• **What to do**: Set down exactly the lines in the records below that run from the line with "Critical Path Source" to the line with "Site row count", inclusive, and nothing more.

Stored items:
============
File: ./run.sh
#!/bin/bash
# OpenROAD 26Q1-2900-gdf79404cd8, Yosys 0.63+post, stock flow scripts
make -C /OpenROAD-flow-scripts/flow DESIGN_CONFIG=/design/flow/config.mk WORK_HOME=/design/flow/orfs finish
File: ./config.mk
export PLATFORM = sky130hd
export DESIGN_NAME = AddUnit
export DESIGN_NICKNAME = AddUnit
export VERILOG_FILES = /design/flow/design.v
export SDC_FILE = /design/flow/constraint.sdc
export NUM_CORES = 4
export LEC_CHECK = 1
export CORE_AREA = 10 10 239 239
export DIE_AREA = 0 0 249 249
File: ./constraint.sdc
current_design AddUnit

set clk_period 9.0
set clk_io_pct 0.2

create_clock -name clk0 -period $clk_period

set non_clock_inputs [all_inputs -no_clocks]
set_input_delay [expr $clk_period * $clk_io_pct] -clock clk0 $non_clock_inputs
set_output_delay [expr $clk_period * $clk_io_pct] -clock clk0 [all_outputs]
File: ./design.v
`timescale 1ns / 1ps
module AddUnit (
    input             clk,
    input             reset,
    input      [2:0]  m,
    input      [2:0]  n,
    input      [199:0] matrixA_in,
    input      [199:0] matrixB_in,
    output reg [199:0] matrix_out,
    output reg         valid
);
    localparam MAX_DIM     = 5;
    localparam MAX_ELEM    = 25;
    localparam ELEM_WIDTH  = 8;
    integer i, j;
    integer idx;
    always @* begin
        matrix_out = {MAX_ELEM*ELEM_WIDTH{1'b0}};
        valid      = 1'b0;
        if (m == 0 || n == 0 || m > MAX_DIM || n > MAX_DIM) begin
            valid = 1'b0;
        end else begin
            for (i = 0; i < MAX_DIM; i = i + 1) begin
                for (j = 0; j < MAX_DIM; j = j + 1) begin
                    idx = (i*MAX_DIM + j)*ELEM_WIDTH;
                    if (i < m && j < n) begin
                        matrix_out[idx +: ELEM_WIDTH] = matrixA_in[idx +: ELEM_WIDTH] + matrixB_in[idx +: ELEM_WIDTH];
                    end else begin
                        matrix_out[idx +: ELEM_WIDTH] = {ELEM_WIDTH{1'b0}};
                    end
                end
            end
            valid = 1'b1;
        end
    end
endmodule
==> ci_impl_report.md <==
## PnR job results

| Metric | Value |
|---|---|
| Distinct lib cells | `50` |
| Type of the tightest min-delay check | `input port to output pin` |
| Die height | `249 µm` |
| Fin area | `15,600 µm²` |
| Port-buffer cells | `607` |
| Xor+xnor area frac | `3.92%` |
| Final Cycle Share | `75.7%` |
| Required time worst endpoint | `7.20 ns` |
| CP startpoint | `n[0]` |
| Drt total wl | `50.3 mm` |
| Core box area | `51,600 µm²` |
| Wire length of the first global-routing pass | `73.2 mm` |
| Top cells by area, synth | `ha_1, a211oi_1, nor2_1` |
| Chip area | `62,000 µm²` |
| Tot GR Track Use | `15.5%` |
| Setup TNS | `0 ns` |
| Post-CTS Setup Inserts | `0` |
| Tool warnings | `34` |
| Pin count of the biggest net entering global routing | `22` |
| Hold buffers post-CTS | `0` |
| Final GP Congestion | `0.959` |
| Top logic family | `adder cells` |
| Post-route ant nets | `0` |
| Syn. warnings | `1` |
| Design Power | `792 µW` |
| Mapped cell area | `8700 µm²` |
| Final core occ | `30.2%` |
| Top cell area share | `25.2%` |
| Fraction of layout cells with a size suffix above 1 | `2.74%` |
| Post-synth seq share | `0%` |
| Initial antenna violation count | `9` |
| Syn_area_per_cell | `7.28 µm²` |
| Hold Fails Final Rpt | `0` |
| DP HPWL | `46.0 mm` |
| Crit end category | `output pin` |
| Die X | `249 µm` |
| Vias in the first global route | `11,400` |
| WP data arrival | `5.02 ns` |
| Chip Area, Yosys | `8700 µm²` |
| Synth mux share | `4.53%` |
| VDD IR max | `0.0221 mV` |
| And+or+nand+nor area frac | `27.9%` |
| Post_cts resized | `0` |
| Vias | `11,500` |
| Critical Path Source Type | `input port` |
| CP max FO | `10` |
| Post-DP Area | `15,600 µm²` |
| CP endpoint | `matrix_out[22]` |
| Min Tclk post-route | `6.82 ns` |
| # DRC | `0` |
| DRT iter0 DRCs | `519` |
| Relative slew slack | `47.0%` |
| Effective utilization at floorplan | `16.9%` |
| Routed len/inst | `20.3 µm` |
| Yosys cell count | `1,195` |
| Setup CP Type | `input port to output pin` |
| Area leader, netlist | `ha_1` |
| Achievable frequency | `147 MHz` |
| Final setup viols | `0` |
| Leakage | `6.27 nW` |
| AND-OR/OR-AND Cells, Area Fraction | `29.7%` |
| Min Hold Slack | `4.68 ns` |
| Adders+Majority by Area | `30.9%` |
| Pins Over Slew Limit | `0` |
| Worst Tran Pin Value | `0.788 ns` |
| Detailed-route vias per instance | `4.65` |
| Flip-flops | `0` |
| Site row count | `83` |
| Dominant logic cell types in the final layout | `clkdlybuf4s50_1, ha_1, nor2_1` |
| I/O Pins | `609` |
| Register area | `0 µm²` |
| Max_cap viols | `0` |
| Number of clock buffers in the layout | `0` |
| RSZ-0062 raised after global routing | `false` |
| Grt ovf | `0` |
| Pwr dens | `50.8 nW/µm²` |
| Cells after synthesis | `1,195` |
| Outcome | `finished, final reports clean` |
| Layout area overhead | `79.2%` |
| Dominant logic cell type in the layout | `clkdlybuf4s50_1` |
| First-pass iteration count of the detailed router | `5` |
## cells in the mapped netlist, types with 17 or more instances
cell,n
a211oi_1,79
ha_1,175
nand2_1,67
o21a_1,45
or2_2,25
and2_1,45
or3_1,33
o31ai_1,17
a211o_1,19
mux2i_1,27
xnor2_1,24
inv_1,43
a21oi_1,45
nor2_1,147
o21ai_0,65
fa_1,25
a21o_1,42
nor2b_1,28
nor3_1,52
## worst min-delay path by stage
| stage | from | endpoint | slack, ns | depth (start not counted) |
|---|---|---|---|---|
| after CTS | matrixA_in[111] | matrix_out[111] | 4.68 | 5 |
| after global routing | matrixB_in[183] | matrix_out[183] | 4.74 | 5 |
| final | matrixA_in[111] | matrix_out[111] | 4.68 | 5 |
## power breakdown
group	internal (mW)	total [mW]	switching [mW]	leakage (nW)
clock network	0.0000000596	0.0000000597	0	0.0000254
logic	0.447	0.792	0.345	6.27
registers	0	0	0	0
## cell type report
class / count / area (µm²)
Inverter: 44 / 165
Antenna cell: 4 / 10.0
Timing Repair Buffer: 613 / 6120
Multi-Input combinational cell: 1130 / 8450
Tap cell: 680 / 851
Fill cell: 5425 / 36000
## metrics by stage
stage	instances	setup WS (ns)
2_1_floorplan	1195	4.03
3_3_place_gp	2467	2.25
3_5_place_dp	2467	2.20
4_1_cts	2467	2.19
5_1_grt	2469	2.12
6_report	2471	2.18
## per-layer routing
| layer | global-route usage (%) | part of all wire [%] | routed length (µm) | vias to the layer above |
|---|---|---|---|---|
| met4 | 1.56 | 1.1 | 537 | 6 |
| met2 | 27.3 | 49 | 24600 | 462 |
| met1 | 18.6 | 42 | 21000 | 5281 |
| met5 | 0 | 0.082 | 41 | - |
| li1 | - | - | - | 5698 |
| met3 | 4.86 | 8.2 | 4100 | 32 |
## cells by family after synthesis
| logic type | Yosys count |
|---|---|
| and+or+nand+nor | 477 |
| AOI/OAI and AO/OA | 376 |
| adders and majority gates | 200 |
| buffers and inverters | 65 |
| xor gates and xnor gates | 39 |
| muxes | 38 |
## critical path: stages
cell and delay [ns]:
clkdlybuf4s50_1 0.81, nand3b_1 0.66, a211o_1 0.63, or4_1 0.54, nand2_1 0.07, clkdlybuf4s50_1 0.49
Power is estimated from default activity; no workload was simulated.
============
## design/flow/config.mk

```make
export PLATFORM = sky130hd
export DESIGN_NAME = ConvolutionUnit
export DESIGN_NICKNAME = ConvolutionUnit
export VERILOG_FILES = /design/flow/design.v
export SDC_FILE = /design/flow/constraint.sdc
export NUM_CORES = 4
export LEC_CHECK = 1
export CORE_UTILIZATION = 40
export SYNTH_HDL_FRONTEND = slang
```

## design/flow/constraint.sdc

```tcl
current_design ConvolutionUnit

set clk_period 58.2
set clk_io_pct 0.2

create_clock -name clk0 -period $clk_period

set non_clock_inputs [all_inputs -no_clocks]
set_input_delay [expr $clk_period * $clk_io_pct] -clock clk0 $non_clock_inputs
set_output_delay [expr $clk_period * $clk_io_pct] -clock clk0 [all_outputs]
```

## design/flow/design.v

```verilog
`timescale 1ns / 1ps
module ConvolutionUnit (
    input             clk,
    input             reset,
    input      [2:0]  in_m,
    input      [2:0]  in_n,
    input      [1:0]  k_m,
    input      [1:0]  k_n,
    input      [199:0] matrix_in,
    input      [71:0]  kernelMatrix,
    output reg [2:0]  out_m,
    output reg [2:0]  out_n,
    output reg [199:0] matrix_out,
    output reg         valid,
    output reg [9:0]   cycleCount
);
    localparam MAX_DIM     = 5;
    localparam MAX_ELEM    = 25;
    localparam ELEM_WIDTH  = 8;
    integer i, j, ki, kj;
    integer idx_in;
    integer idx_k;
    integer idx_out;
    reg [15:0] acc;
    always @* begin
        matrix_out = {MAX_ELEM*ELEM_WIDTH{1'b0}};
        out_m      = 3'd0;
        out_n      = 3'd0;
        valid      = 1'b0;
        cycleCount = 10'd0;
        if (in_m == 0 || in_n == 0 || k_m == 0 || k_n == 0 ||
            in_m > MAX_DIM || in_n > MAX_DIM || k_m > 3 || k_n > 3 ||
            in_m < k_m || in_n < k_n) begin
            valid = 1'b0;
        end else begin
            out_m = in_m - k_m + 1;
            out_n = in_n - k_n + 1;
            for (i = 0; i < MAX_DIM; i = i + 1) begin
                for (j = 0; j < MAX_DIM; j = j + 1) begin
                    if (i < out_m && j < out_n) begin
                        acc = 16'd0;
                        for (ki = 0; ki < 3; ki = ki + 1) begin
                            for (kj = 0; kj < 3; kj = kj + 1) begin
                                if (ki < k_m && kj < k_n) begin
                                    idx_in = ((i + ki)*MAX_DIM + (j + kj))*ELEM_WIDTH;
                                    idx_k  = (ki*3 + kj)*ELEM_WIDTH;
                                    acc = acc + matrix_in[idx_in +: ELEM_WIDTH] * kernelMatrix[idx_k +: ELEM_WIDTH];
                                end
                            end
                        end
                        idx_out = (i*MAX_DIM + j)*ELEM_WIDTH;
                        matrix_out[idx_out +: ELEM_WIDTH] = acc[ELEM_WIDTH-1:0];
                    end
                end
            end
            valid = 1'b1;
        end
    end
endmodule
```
============
• **Reply to the exercise**:
| Critical Path Source Type | `input port` |
| CP max FO | `10` |
| Post-DP Area | `15,600 µm²` |
| CP endpoint | `matrix_out[22]` |
| Min Tclk post-route | `6.82 ns` |
| # DRC | `0` |
| DRT iter0 DRCs | `519` |
| Relative slew slack | `47.0%` |
| Effective utilization at floorplan | `16.9%` |
| Routed len/inst | `20.3 µm` |
| Yosys cell count | `1,195` |
| Setup CP Type | `input port to output pin` |
| Area leader, netlist | `ha_1` |
| Achievable frequency | `147 MHz` |
| Final setup viols | `0` |
| Leakage | `6.27 nW` |
| AND-OR/OR-AND Cells, Area Fraction | `29.7%` |
| Min Hold Slack | `4.68 ns` |
| Adders+Majority by Area | `30.9%` |
| Pins Over Slew Limit | `0` |
| Worst Tran Pin Value | `0.788 ns` |
| Detailed-route vias per instance | `4.65` |
| Flip-flops | `0` |
| Site row count | `83` |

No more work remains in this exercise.